Furthermore, the use of a single IRB for multi-institutional studies has been endorsed by Francis Collins, NIH Director, when he said “too many institutional review boards (IRBs) are reviewing the protocol and consent documents for the same study, often with no added benefit in terms of the protections for research participants.” This change to the Common Rule is congruent with the NIH single IRB policy, which is good to see. It is widely believed the changes listed above will streamline these processes without impacting safety of participants.

Many organizations with IRBs are asking the question of what can we do now to be prepared for the effective/compliance dates of these changes? Right now, the NPRM to further delay the general compliance date until January 21, 2019 is still under review and not final so we must operate as if the effective and compliance date of the revised Common Rule is still July 19, 2018. Since this date is fast approaching, we recommend that institutions still keep preparing for the implementation of the revised Common Rule for July 19, 2018. If you wish to begin implementing changes prior to that date, institutions may implement only those provisions of the revised Common Rule that do not conflict with the Pre-2018 Common rule. But what does this mean? DHHS has given some examples as follows:

1. Permissible – Incorporation of new elements of consent
2. Not Permissible – Elimination of Continuing Review

Institutions can use these examples to determine what other provisions are permissible or not permissible. When incorporating the new elements of consent, consider the following: 1) the new elements of consent do not replace previously existing elements of consent in the Pre-2018 Common Rule, and 2) institutions have always been allowed to incorporate local elements of consent that do not conflict with the Pre-2018 common Rule (e.g., subject injury language, state-specific requirements, or institutional monitoring requirements).
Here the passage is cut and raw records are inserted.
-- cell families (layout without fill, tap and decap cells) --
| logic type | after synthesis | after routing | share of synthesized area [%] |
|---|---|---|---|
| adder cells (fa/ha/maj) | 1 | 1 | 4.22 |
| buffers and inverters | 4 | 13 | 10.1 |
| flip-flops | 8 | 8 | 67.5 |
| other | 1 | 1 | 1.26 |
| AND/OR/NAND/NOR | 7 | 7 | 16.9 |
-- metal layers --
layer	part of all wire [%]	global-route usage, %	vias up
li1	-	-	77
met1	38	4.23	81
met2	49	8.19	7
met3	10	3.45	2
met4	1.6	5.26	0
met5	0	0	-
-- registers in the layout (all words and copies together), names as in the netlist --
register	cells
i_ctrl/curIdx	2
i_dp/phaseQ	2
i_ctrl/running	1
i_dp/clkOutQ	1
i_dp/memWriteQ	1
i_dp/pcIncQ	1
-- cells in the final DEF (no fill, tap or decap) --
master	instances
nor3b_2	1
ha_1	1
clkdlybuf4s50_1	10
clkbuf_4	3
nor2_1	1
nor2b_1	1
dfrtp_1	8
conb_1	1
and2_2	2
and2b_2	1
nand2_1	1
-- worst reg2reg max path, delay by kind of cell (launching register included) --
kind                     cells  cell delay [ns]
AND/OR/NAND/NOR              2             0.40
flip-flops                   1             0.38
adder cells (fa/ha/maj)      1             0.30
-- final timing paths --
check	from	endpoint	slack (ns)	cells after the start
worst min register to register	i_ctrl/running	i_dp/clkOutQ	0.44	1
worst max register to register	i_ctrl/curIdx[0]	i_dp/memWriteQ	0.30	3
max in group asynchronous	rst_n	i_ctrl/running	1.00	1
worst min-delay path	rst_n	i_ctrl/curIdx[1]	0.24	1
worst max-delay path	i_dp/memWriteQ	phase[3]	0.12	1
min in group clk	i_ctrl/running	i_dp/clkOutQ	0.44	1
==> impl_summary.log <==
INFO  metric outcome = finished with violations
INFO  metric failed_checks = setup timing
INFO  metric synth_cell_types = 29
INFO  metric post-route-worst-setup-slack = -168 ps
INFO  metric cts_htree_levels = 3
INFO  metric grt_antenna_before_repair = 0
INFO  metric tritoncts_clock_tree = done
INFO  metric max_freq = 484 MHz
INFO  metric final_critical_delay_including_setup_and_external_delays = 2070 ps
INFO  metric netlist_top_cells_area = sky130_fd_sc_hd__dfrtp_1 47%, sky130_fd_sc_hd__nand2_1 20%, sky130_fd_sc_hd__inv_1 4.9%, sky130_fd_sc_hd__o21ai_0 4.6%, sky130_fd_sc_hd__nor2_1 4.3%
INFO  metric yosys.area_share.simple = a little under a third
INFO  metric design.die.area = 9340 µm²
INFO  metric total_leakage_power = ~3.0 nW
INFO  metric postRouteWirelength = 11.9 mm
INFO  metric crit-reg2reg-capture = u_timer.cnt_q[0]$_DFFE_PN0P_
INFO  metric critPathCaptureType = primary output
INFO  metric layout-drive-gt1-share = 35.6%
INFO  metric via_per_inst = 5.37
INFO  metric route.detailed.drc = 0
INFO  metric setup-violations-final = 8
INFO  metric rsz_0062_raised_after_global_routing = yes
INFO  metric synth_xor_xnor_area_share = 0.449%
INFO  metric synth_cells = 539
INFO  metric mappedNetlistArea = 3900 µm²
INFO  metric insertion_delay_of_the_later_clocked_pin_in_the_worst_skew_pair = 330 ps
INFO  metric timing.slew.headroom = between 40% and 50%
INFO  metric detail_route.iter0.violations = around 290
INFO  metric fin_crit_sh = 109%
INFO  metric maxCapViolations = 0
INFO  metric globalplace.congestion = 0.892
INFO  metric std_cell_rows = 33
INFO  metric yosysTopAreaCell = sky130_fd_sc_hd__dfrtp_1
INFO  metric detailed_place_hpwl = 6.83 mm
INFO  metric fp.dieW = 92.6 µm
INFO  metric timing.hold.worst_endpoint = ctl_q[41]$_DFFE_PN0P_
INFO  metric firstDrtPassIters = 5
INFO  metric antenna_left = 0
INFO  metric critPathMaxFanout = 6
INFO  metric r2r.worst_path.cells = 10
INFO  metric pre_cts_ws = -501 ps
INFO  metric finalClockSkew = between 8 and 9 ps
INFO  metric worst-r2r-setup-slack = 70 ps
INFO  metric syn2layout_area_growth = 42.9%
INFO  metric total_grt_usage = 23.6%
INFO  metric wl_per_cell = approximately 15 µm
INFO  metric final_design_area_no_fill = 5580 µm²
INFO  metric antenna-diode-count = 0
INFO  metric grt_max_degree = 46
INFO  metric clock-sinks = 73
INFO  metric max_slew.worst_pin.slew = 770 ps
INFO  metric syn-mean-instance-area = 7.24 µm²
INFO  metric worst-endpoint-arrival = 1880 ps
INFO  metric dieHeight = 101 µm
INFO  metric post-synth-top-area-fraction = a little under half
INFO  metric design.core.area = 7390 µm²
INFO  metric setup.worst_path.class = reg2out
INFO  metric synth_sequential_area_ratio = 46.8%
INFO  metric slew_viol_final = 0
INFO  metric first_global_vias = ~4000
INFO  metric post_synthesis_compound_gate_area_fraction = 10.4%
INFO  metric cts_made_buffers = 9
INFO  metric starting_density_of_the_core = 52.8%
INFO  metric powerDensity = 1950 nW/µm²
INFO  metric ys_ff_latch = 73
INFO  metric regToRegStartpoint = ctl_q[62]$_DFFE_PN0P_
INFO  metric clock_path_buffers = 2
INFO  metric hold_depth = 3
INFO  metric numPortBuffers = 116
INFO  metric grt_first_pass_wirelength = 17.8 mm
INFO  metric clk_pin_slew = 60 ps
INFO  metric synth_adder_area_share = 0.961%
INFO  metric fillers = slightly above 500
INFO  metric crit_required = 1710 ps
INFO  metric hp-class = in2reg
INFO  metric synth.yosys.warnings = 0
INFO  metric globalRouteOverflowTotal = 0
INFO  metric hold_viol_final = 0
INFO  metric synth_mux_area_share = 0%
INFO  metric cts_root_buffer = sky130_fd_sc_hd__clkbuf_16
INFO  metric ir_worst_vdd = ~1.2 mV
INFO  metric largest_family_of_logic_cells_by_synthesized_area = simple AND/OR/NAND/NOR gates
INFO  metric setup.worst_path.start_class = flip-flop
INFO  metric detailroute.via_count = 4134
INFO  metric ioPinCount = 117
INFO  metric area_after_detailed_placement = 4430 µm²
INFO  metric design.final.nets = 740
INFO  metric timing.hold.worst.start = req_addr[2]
Since the NPRM to further delay the general compliance date until January 21, 2019, moved to final rule, what does this mean? In this most recent NPRM issued on April 20, 2018, HHS not only proposed a 6-month delay, but also will allow for implementation of three burden-reducing provisions during the period between July 18, 2018, and January 21, 2019. These are:

1. Early adoption of the Revised Common Rule definition of “research”
2. Elimination of grant application review
3. Elimination of continuing Review for certain non-exempt human research

In this uncertain environment, caught between old and new regulations, it is critical that organizations prepare for upcoming changes and challenges, especially around regulatory and guidance landscapes, accreditation, business management processes, staffing and technology. Managers and administrators should continue working on updating policies, procedures and review tools as guidance is released. Ensure that standard operating procedures and review tools are maintained in a way that they can easily be adjusted and re-implemented. Utilize technology in a way to ensure that work flows are able to be adjusted fluidly based on the date that the final rule is effective. Additionally, planning for ongoing trainings with IRB staff and reviewers to incorporate revisions are important.